* AIM OF THE EXERCISE *
Report the number of lines in the records below that hold "same", and leave out everything else.

* RECORDS PROVIDED *
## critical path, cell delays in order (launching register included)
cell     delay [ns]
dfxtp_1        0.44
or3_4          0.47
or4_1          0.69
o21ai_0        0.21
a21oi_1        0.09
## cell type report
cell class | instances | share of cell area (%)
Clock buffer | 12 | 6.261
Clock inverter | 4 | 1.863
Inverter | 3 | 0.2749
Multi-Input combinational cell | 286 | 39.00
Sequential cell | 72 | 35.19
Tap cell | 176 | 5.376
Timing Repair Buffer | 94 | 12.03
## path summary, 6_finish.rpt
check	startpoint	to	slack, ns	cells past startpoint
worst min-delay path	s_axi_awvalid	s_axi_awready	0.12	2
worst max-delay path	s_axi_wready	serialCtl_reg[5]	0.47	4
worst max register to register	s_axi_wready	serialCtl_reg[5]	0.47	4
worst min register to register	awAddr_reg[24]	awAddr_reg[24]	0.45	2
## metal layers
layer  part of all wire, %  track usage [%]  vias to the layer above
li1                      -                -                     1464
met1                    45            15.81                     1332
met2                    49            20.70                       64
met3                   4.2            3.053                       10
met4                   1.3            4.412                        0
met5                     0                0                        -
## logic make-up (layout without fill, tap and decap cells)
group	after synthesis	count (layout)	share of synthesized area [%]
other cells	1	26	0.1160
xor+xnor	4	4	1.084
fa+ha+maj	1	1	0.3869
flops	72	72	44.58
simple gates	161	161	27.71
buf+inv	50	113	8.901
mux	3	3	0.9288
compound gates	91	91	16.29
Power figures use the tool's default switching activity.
`src/beta_ideality_pkg.sv`:
```
// Shared constants for the external diode beta and ideality configuration.
// Assumes an 8-bit register port driven by the serial management bus engine.
package beta_ideality_pkg;

   // ==========================================================================
   // Register map
   localparam logic [7:0] BETA_CFG_ADDR = 8'h25;
   localparam logic [7:0] IDEALITY_ADDR = 8'h27;

   // ==========================================================================
   // Field positions
   localparam int BETA_EN_BIT = 3;
   localparam int BETA_SEL_MSB = 2;
   localparam int IDEAL_MSB = 5;

   // ==========================================================================
   // Reset values
   localparam logic [7:0] BETA_CFG_RST = 8'h08;
   localparam logic [7:0] IDEALITY_RST = 8'h12;

   // ==========================================================================
   // Beta codes
   localparam logic [2:0] BETA_OFF_CODE = 3'h7;

   // ==========================================================================
   // Ideality table, factor in units of 0.0001
   localparam logic [5:0] IDEAL_FIRST = 6'h08;
   localparam logic [5:0] IDEAL_LAST = 6'h37;
   localparam int IDEAL_ENTRIES = 48;
   localparam int IDEAL_OFS_W = 10;
   localparam logic [15:0] DIODE_BASE = 16'h26DD;
   localparam logic [15:0] BJT_SHIFT = 16'h0050;
   localparam logic [15:0] FACTOR_UNITY = 16'h2710;

endpackage

```
`src/ideality_rom.sv`:
```
// Ideality code to correction factor lookup with a registered output.
// Assumes code and model select come from logic on the same clock.
`timescale 1ns/100ps

module ideality_rom #(
   parameter int FACTOR_W = 16
) (
   input wire logic core_clk,
   input wire logic nrst,
   input wire logic [5:0] code,
   input wire logic model_bjt,
   output logic [FACTOR_W-1:0] factor_q
);

   // ==========================================================================
   // Offsets above the first diode factor, entry 0 for code 08h.
   localparam logic [beta_ideality_pkg::IDEAL_ENTRIES*10-1:0] OFS_TABLE = {
      10'h269, 10'h25C, 10'h24F, 10'h242, 10'h235, 10'h228, 10'h21B, 10'h20E,
      10'h201, 10'h1F4, 10'h1E7, 10'h1DA, 10'h1CD, 10'h1C0, 10'h1B3, 10'h1A6,
      10'h199, 10'h18C, 10'h17F, 10'h172, 10'h165, 10'h158, 10'h14B, 10'h13E,
      10'h130, 10'h122, 10'h115, 10'h107, 10'h0FB, 10'h0EC, 10'h0DF, 10'h0D2,
      10'h0C5, 10'h0B8, 10'h0AA, 10'h09D, 10'h090, 10'h083, 10'h075, 10'h068,
      10'h05B, 10'h04E, 10'h041, 10'h034, 10'h027, 10'h01A, 10'h00D, 10'h000
   };

   initial begin
      if (FACTOR_W < 16) begin
         $error("ideality_rom: FACTOR_W must be at least 16");
      end
   end

   // ==========================================================================
   // Codes outside the table clamp to its nearest end.
   wire logic [5:0] clamped = (code < beta_ideality_pkg::IDEAL_FIRST) ?
      beta_ideality_pkg::IDEAL_FIRST :
      (code > beta_ideality_pkg::IDEAL_LAST) ?
      beta_ideality_pkg::IDEAL_LAST : code;
   wire logic [5:0] index = clamped - beta_ideality_pkg::IDEAL_FIRST;
   wire logic [9:0] offset = OFS_TABLE[index*10 +: 10];
   wire logic [15:0] diode_val = beta_ideality_pkg::DIODE_BASE +
      {6'h00, offset};
   wire logic [15:0] model_val = model_bjt ?
      diode_val - beta_ideality_pkg::BJT_SHIFT : diode_val;

   always_ff @(posedge core_clk or negedge nrst) begin
      if (!nrst) begin
         factor_q <= '0;
      end else begin
         factor_q <= FACTOR_W'(model_val);
      end
   end

endmodule

```
`src/beta_ideality_cfg.sv`:
```
// Beta compensation mode and ideality code registers of the external channel.
// Assumes a same-clock register port from the serial bus engine and a
// conversion-start pulse plus detected beta code from the measurement side.
`timescale 1ns/100ps

module beta_ideality_cfg #(
   parameter int FACTOR_W = 16
) (
   input wire logic core_clk,
   input wire logic nrst,
   input wire logic [7:0] reg_addr,
   input wire logic [7:0] reg_wdata,
   input wire logic reg_wr,
   input wire logic reg_rd,
   output logic [7:0] reg_rdata_q,
   input wire logic conv_start,
   input wire logic [2:0] detect_beta,
   input wire logic model_bjt,
   output logic [2:0] beta_code,
   output logic beta_comp_off,
   output logic beta_auto,
   output logic [5:0] ideality_code,
   output logic [FACTOR_W-1:0] ideality_factor
);

   // ==========================================================================
   // Register state
   logic auto_en_q;
   logic auto_en_d;
   logic [2:0] beta_sel_q;
   logic [2:0] beta_sel_d;
   logic [5:0] ideal_q;
   logic [5:0] ideal_d;
   logic [7:0] rdata_d;

   // ==========================================================================
   // Address decode
   wire logic hit_beta = reg_addr == beta_ideality_pkg::BETA_CFG_ADDR;
   wire logic hit_ideal = reg_addr == beta_ideality_pkg::IDEALITY_ADDR;
   wire logic wr_beta = reg_wr && hit_beta;
   wire logic wr_ideal = reg_wr && hit_ideal;
   wire logic auto_latch = conv_start && auto_en_q;
   wire logic manual_wr = wr_beta && !auto_en_q;
   wire logic [7:0] beta_view = {4'h0, auto_en_q, beta_sel_q};
   wire logic [7:0] ideal_view = {2'h0, ideal_q};

   // ==========================================================================
   // Next-state selection
   assign auto_en_d = wr_beta ?
      reg_wdata[beta_ideality_pkg::BETA_EN_BIT] : auto_en_q;
   assign beta_sel_d = auto_latch ? detect_beta :
      manual_wr ? reg_wdata[beta_ideality_pkg::BETA_SEL_MSB:0] :
      beta_sel_q;
   assign ideal_d = wr_ideal ?
      reg_wdata[beta_ideality_pkg::IDEAL_MSB:0] : ideal_q;
   assign rdata_d = !reg_rd ? reg_rdata_q :
      hit_beta ? beta_view : hit_ideal ? ideal_view : 8'h00;

   always_ff @(posedge core_clk or negedge nrst) begin
      if (!nrst) begin
         auto_en_q <= beta_ideality_pkg::BETA_CFG_RST[3];
         beta_sel_q <= beta_ideality_pkg::BETA_CFG_RST[2:0];
         ideal_q <= beta_ideality_pkg::IDEALITY_RST[5:0];
         reg_rdata_q <= 8'h00;
      end else begin
         auto_en_q <= auto_en_d;
         beta_sel_q <= beta_sel_d;
         ideal_q <= ideal_d;
         reg_rdata_q <= rdata_d;
      end
   end

   // ==========================================================================
   // Outputs to the measurement front end
   assign beta_code = beta_sel_q;
   assign beta_comp_off = beta_sel_q == beta_ideality_pkg::BETA_OFF_CODE;
   assign beta_auto = auto_en_q;
   assign ideality_code = ideal_q;

   ideality_rom #(
      .FACTOR_W(FACTOR_W)
   ) u_rom (
      .core_clk(core_clk),
      .nrst(nrst),
      .code(ideal_q),
      .model_bjt(model_bjt),
      .factor_q(ideality_factor)
   );
endmodule

```
`config.mk`:
```
export PLATFORM = sky130hd
export DESIGN_NAME = beta_ideality_cfg
export DESIGN_NICKNAME = d
export VERILOG_FILES = /design/src/beta_ideality_pkg.sv /design/src/ideality_rom.sv /design/src/beta_ideality_cfg.sv
export SDC_FILE = /design/constraint.sdc
export NUM_CORES = 1
export LEC_CHECK = 0
export ABC_CLOCK_PERIOD_IN_PS = 8350
export BUFFER_PORTS_ARGS = -buffer_cell sky130_fd_sc_hd__buf_2
export CAP_MARGIN = 25
export CORE_ASPECT_RATIO = 0.8
export CORE_MARGIN = 5
export CORE_UTILIZATION = 50
export DETAILED_ROUTE_END_ITERATION = 8
export PLACE_DENSITY = 0.75
export SLEW_MARGIN = 20
export SYNTH_ARGS = -nofsm -noshare
export SYNTH_HDL_FRONTEND = slang
export SYNTH_SLANG_ARGS = --single-unit
```
`constraint.sdc`:
```
create_clock -name core_clk -period 8.35 [get_ports core_clk]
set_input_delay 1.67 -clock core_clk [delete_from_list [all_inputs] [get_ports core_clk]]
set_output_delay 1.67 -clock core_clk [all_outputs]
set_load 0.01 [all_outputs]
```
### Yosys cells after proc, flatten, opt, wreduce, memory -nomap -nowiden

Index checks and enable logic that the tools add are counted.

| storage, ports and cells | value |
|---|---|
| bits in registers | 34 |
| word-level logic and storage cells | 28 |
| output and inout bits | 35 |

| cells by class | value |
|---|---|
| $lt $le $gt $ge | 2 |
| equal/unequal tests | 3 |
| shifts and indexed selects | 1 |
| $mul | 1 |
| mux-type cells | 7 |
| reduce and logical (&&, ||, !) cells | 6 |
| add/subtract/negate cells | 3 |

Operators with widths:

| cell | number |
|---|---|
| 480-bit by 11-bit indexed part select with 10-bit output, first input constant | 1 |
| 6-bit 2-to-1 mux | 4 |
| 8-bit by 6-bit equality test with 1-bit output, second input constant | 2 |
| 16-bit 2-to-1 mux | 1 |
| 16-bit by 7-bit subtractor with 16-bit output, second input constant | 1 |
| 14-bit by 10-bit adder with 15-bit output, first input constant | 1 |
| 6-bit by 3-bit multiplier with 9-bit output, second input constant | 1 |
| 6-bit greater-than comparator, second input constant | 1 |
| 6-bit by 4-bit < comparator with 1-bit output, second input constant | 1 |
| 3-bit 2-to-1 mux | 2 |
| 6-bit by 4-bit subtractor with 6-bit output, second input constant | 1 |
| 1-bit logical AND | 4 |
| 3-bit equality test, second input constant | 1 |
| 2-bit nonzero test | 1 |
| 1-bit zero test | 1 |

### Depth between registers and ports, before layout

Gate-level depths: netlist of the first run.

| logic depth | value |
|---|---|
| word-level depth | 9 |
| gate-level depth with buffers | 20 |
| depth with buffers taken out | 15 |

### Hierarchy

Synthesis of the first run repeated with hierarchy kept, for this count alone.

| unflattened totals | value |
|---|---|
| cells, all modules | 324 |
| area total of the unflattened synthesis | 2921.6 sq um |

Modules (own cells, without submodules):

| module | cells each | sequential area each (sq um) | area an instance (sq um) | instances |
|---|---|---|---|---|
| ideality_rom | 244 | 350.3 | 2024.4 | 1 |
| beta_ideality_cfg | 80 | 404.1 | 897.1 | 1 |

### Least setup slack after synthesis of the first run

OpenSTA, ideal clock, no wires.

| path | value |
|---|---|
| path kind | reg-to-reg |
| from | register ideal_q[5] (netlist: ideality_code[5]) |
| to | register u_rom.factor_q[8] |
| setup slack | 4.042 ns |
| clock period less this slack | 4.308 ns |
| arrival | 4.177 ns |
| required time | 8.218 ns |
| stages on the path, launching flop included | 21 |
| setup time | 0.132 ns |
| buffers on the path | 5 |
| cell sequence | dfrtp_1 buf_4 buf_6 buf_2 a21oi_1 a2bb2oi_1 inv_1 ha_1 buf_2 xnor2_1 o22ai_1 nor4_1 nor3_2 inv_1 ha_1 or4b_1 buf_2 xor2_1 ha_1 o221ai_1 xor2_1 |

| on the way | value |
|---|---|
| longest elaborated chain between the ends | 9 |

Ends and longest elaborated chain:

| item | RTL line | source |
|---|---|---|
| start: declaration | beta_ideality_cfg.sv:32 | `logic [5:0] ideal_q;` |
| start signal: assignment | beta_ideality_cfg.sv:63 | `ideal_q <= beta_ideality_pkg::IDEALITY_RST[5:0];` |
| start signal: assignment | beta_ideality_cfg.sv:68 | `ideal_q <= ideal_d;` |
| 6-bit greater-than comparator | ideality_rom.sv:36 | `(code > beta_ideality_pkg::IDEAL_LAST) ?` |
| 6-bit 2-to-1 mux | ideality_rom.sv:36 |  |
| 6-bit 2-to-1 mux (*) | ideality_rom.sv:34 | `wire logic [5:0] clamped = (code < beta_ideality_pkg::IDEAL_FIRST) ?` |
| 6-bit by 4-bit subtractor with 6-bit output (*) | ideality_rom.sv:38 | `wire logic [5:0] index = clamped - beta_ideality_pkg::IDEAL_FIRST;` |
| 6-bit by 3-bit multiplier with 9-bit output (*) | ideality_rom.sv:39 | `wire logic [9:0] offset = OFS_TABLE[index*10 +: 10];` |
| 480-bit by 11-bit indexed part select with 10-bit output (*) | ideality_rom.sv:39 |  |
| 14-bit by 10-bit adder with 15-bit output (*) | ideality_rom.sv:40 | `wire logic [15:0] diode_val = beta_ideality_pkg::DIODE_BASE +` |
| via u_rom.diode_val[0] | ideality_rom.sv:40 |  |
| 16-bit by 7-bit subtractor with 16-bit output (*) | ideality_rom.sv:43 | `diode_val - beta_ideality_pkg::BJT_SHIFT : diode_val;` |
| 16-bit 2-to-1 mux (*) | ideality_rom.sv:42 | `wire logic [15:0] model_val = model_bjt ?` |
| via u_rom.model_val[8] | ideality_rom.sv:42 |  |
| end signal: assignment | ideality_rom.sv:49 | `factor_q <= FACTOR_W'(model_val);` |
| end: declaration | ideality_rom.sv:12 | `output logic [FACTOR_W-1:0] factor_q` |

The timed path passes the listed nets; every way through them passes the cells marked *.
A chain may end at the register's enable or synchronous reset.

### Worst setup path after layout of the first run

| path | value |
|---|---|
| from | register ideal_q[3] (netlist: ideality_code[3]) |
| to | register u_rom.factor_q[8] |

The elaborated chain is that of the path after synthesis.

==> results of run 1 <==
kinds of logic (layout without fill, tap and decap cells):
logic type,count (synthesis),after routing,share of synthesized area (%)
other,2,6,0.2802
AO/OA/AOI/OAI,105,105,27.78
flip-flops,30,30,28.15
buffers and inverters,47,83,8.823
adder cells (fa/ha/maj),11,11,5.135
XOR/XNOR,14,14,5.136
AND/OR/NAND/NOR,85,85,16.20
multiplexers,21,21,8.497
worst min-delay path, cell delays in order (launching register included):
cell and delay [ns]:
dfrtp_1 0.38, inv_1 0.05, o22ai_1 0.06
layout make-up:
| class | count | area, um2 | area share [%] |
|---|---|---|---|
| Timing Repair Buffer | 54 | 272.8 | 9.080 |
| Tap cell | 62 | 77.57 | 2.582 |
| Multi-Input combinational cell | 242 | 1704 | 56.73 |
| Clock inverter | 1 | 30.03 | 0.9996 |
| Sequential cell | 30 | 754.5 | 25.11 |
| Clock buffer | 7 | 86.33 | 2.874 |
| Inverter | 21 | 78.83 | 2.624 |
cells in the mapped netlist, types with 3 or more instances:
cell / instances
nand2b_1: 6
inv_1: 20
mux2i_1: 7
nor2b_1: 4
buf_6: 3
buf_2: 9
and2_1: 3
xnor2_1: 9
mux2_2: 13
o2111ai_1: 4
buf_4: 7
dfrtp_1: 27
o22ai_1: 11
ha_1: 11
o31ai_1: 3
o21ai_0: 20
clkbuf_1: 6
a211oi_1: 3
a2bb2oi_1: 5
or3_1: 3
nor3_1: 4
xor2_1: 3
nand2_1: 23
dfstp_2: 3
a22oi_1: 3
a21oi_1: 19
nor2_1: 19
a21boi_0: 3
nand3_1: 7
o211ai_1: 3
per-layer routing:
| metal | up-vias | routed length (um) | track usage [%] |
|---|---|---|---|
| met1 | 1166 | 2971 | 27.35 |
| met2 | 178 | 3062 | 32.61 |
| met4 | 0 | 108 | 6.425 |
| met3 | 15 | 704 | 5.035 |
| met5 | - | 0 | 0 |
| li1 | 1211 | - | - |
state kept, by name, summed over array words and instances (netlist names):
register	cells
ideality_code	6
u_rom.factor_q	14
reg_rdata_q	6
beta_auto	1
beta_code	3
how the worst max path moves through the flow:
stage	endpoint	start	slack (ns)	cells after the start
after floorplan	u_rom.factor_q[8]	ideality_code[5]	4.04	20
after global placement	u_rom.factor_q[8]	ideality_code[3]	3.40	15
after detailed placement	u_rom.factor_q[8]	ideality_code[3]	3.38	15
after CTS	u_rom.factor_q[8]	ideality_code[3]	3.31	15
after global routing	u_rom.factor_q[8]	ideality_code[3]	2.95	15
final	u_rom.factor_q[8]	ideality_code[3]	3.21	15
per-stage QoR:
stage,util [%],std cells,setup slack (ns),hold slack [ns],instance area [um2]
2_1_floorplan,-,319,4.042,0.5577,2695
3_3_place_gp,56.69,409,3.403,0.5175,2888
3_5_place_dp,56.69,409,3.385,0.5264,2888
4_1_cts,58.98,417,3.314,0.5370,3004
5_1_grt,58.98,417,2.950,0.5576,3004
6_report,58.98,417,3.212,0.5314,3004
power by group:
| group | switching, mW | internal, mW | leakage (nW) | total (mW) |
|---|---|---|---|---|
| clock | 0.0535 | 0.0972 | 0.0585 | 0.151 |
| combinational | 0.148 | 0.108 | 0.969 | 0.257 |
| sequential | 0.0177 | 0.175 | 0.362 | 0.193 |
| total | 0.220 | 0.381 | 1.39 | 0.600 |
==> results.yml, run 1 <==
clock_tree:
  holdBufCountCts: 0
  postCtsSetupBuffers: 0
  cts.sinks: 30
  ctsResizeCount: 0
  cts_buffers: 5
  ctsHtreeMaxLevel: 2
  clk_latency_ns: 0.28
  cts_tree: "built"
  clock-root-buffer: "clkbuf_8"
  cts_buffer_depth: 2
  clkTransAtPathRegs_ns: 0.06
setup_path:
  cp_common_cell: "ha_1"
  worstReg2RegStart: "ideality_code[3]"
  critPathTopFamily: "simple AND/OR/NAND/NOR gates"
  cp_data_required_time_ns: 8.50
  cp.buffers_inverters: 3
  cp_max_fo: 31
  worstPathArrival_ns: 5.28
  r2r_slack_ns: 3.21
  critPathMaxStageDelay_ns: 0.97
  r2r_cells: 15
  worstSetupEndpointType: "flop"
  critPathSlowestCell: "dfrtp_1"
  path_cells: "clkinv_1 > a2bb2oi_1 > inv_1 > ha_1 > xnor2_1 > o22ai_1 > nor4_1 > nor3_2 > inv_1 > ha_1 > or4b_1 > xor2_1 > ha_1 > o221ai_1 > xor2_1"
  critPathKind: "flop to flop"
  cp-start-kind: "flop"
  r2r-end: "u_rom.factor_q[8]"
yosys:
  synth_largest_area_cell: "dfrtp_1"
  synth_top_area_share_pct: 25.21
  ys_ff_latch: 30
  ys_seq_area_share_pct: 28.15
  yosysWarningCount: 0
  ys_async_sr_fraction_pct: 100.0
  synth-edff-count: 0
  synthFlopType: "dfrtp_1"
  syn_area_um2: 2680
  synth_area_leaders: "dfrtp_1, mux2_2, ha_1"
  avgSynthCellArea_um2: 8.508
  synth.distinct_cells: 71
  synth_cells: 315
min_path:
  hold_start: "reg_rdata_q[3]"
  worstHoldEndpoint: "reg_rdata_q[3]"
  hold_path_depth: 2
  hold_class: "flop to flop"
power_and_ir_drop:
  cellLeakagePower_nw: 1.390
  totalPowerFinal_mw: 0.6003
  powerDensity_nw_per_um2: 199.8
  peakVddDrop_mv: 0.1133
timing:
  tightest_slew_ns: 1.018
  period_minus_slack_ns: 5.138
  setup_tns_ns: 0
  fmax_mhz: 194.6
  slew_viol_final: 0
  finClkSkew_ns: 0.004831
  setup-violations-final: 0
  rsz0062_at_grt: "false"
  finalHoldViolCount: 0
  maxSlewHeadroom_pct: 32.10
  period_share_pct: 61.53
routing:
  drtIter0Drc: 433
  drt-total-wl_um: 6847
  drt.antenna.violating_nets: 0
  post_drt_wl_per_cell_um: 16.42
  viasPerCell: 6.163
  vias: 2570
  first_pass_iters: 5
  route.detailed.drc: 0
die:
  initial_utilization_pct: 52.62
  fp.dieW_um: 91.86
  die_area_um2: 6934
  core-area_um2: 5094
  rows: 23
  die_h_um: 75.49
  ios: 60
job:
  max_cap_viol_count: 0
global_routing:
  grt_overflow: 0
  grt_max_degree: 34
  antenna_found_initial: 0
  grt_first_pass_wirelength_um: 11300
  grt_pass1_vias: 2377
  grt_use_total_pct: 20.28
placement:
  routabilityCongestion: 0.9418
  dpl.hpwl_um: 4950
  port_buffers: 53
finish:
  drive_gt1_share_pct: 25.35
  area_growth_pct: 12.09
  layout_commonest_cell: "buf_2"
  final_nets: 390
  nFillCells: 450
  n_antenna_cell: 0
  layout_common_cells: "buf_2, dfrtp_1, nand2_1"
run_status:
  status: "complete, no violations"
No activity file was read; power rests on OpenSTA's default activity.
==> run 2: changes to the inputs <==
- ABC_CLOCK_PERIOD_IN_PS: 8350 -> 5000
- clock period: 8.35 -> 5 ns (I/O delays scaled with it)
==> results.yml, run 2 (synthesized netlist as in run 1, its figures left out) <==
finish:
  n_antenna_cell: 0
  layout_commonest_cell: "buf_2"
  postLayoutCellArea_um2: 3079
  layout_common_cells: "buf_2, dfrtp_1, nand2_1"
  drive_gt1_share_pct: 27.40
  final_nets: 400
  post-route-util_pct: 60.45
  area_growth_pct: 14.89
  largest_register_ff_count: 14
  regMostFlops: "u_rom.factor_q"
  nFillCells: 445
clock_tree:
  cts_buffers: 5
  ctsHtreeMaxLevel: 2
  cts.sinks: 30
  holdBufCountCts: 0
  clock-root-buffer: "clkbuf_8"
  ctsResizeCount: 0
  clkTransAtPathRegs_ns: 0.07
  postCtsSetupBuffers: 0
  cts_buffer_depth: 2
  cts_tree: "built"
  clk_latency_ns: 0.27
setup_path:
  worstSetupEndpointType: "flop"
  r2r_cells: 15
  critPathTopFamily: "simple AND/OR/NAND/NOR gates"
  cp_data_required_time_ns: 5.15
  cp_common_cell: "ha_1"
  critPathMaxStageDelay_ns: 0.80
  path_cells: "nor2_2 > nor2_1 > ha_1 > xnor2_1 > buf_4 > a22oi_1 > o2111ai_1 > a22o_1 > inv_1 > ha_1 > or4b_1 > xor2_1 > ha_1 > o221ai_1 > xor2_1"
  r2r-end: "u_rom.factor_q[8]"
  worstReg2RegStart: "ideality_code[4]"
  cp.buffers_inverters: 2
  r2r_slack_ns: 0.73
  path_depth: 15
  worstPathArrival_ns: 4.42
  cp_max_fo: 23
  crit_path_start: "ideality_code[4]"
  cp-start-kind: "flop"
  endpoint: "u_rom.factor_q[8]"
  critPathSlowestCell: "dfstp_2"
  critPathKind: "flop to flop"
power_and_ir_drop:
  power_frac_comb_pct: 43.3
  internal-power_mw: 0.6409
  p_seq_share_pct: 31.6
  p_switching_mw: 0.3650
  pwr-share-clk_pct: 25.0
  p_sw_share_pct: 36.28
  cellLeakagePower_nw: 1.439
  powerDensity_nw_per_um2: 326.7
  peakVddDrop_mv: 0.1886
timing:
  setup_tns_ns: 0
  maxSlewHeadroom_pct: 46.23
  finClkSkew_ns: 0.006242
  fmax_mhz: 234.0
  rsz0062_at_grt: "false"
  slew_viol_final: 0
  period_minus_slack_ns: 4.274
  finalHoldViolCount: 0
  setup-violations-final: 0
  tightest_slew_ns: 0.8065
  period_share_pct: 85.49
die:
  die_h_um: 75.49
  fp.dieW_um: 91.86
  die_area_um2: 6934
  ios: 60
  rows: 23
  core-area_um2: 5094
  initial_utilization_pct: 52.62
min_path:
  hold_class: "flop to flop"
global_routing:
  grt_max_degree: 31
  grt_first_pass_wirelength_um: 11360
  grt_overflow: 0
  grt_use_total_pct: 20.44
  grt_pass1_vias: 2427
  antenna_found_initial: 0
job:
  max_cap_viol_count: 0
routing:
  vias: 2601
  route.detailed.drc: 0
  drt-total-wl_um: 6955
  drt.antenna.violating_nets: 0
  viasPerCell: 6.091
  drtIter0Drc: 339
  first_pass_iters: 5
  post_drt_wl_per_cell_um: 16.29
placement:
  dpl.hpwl_um: 5210
  port_buffers: 53
  routabilityCongestion: 0.9668
  placed_cell_area_um2: 2963
run_status:
  status: "complete, no violations"
[run 2: cell types whose count changed in the layout (fill, tap and decap cells not counted)]
cell / change
buf_4: +10
[run 2: how the worst min path moves through the flow]
stage                              start             end  slack [ns]  depth (start not counted)
after floorplan           reg_rdata_q[5]  reg_rdata_q[5]        0.56                          2
after global placement    reg_rdata_q[1]  reg_rdata_q[1]        0.52                          2
after detailed placement  reg_rdata_q[5]  reg_rdata_q[5]        0.52                          2
after CTS                 reg_rdata_q[5]  reg_rdata_q[5]        0.53                          2
after global routing      reg_rdata_q[5]  reg_rdata_q[5]        0.55                          2
final                     reg_rdata_q[5]  reg_rdata_q[5]        0.52                          2
[run 2: per-stage QoR]
stage	cells	setup slack, ns	hold slack (ns)	total power [mW]
after floorplan	319	0.6916	0.5577	0.6380
after detailed placement	419	0.6865	0.5176	0.7523
final	427	0.7257	0.5239	1.006
after global routing	427	0.3899	0.5483	1.074
after CTS	427	0.7200	0.5281	1.011
after global placement	419	0.7399	0.5169	0.7506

* REPLY *
2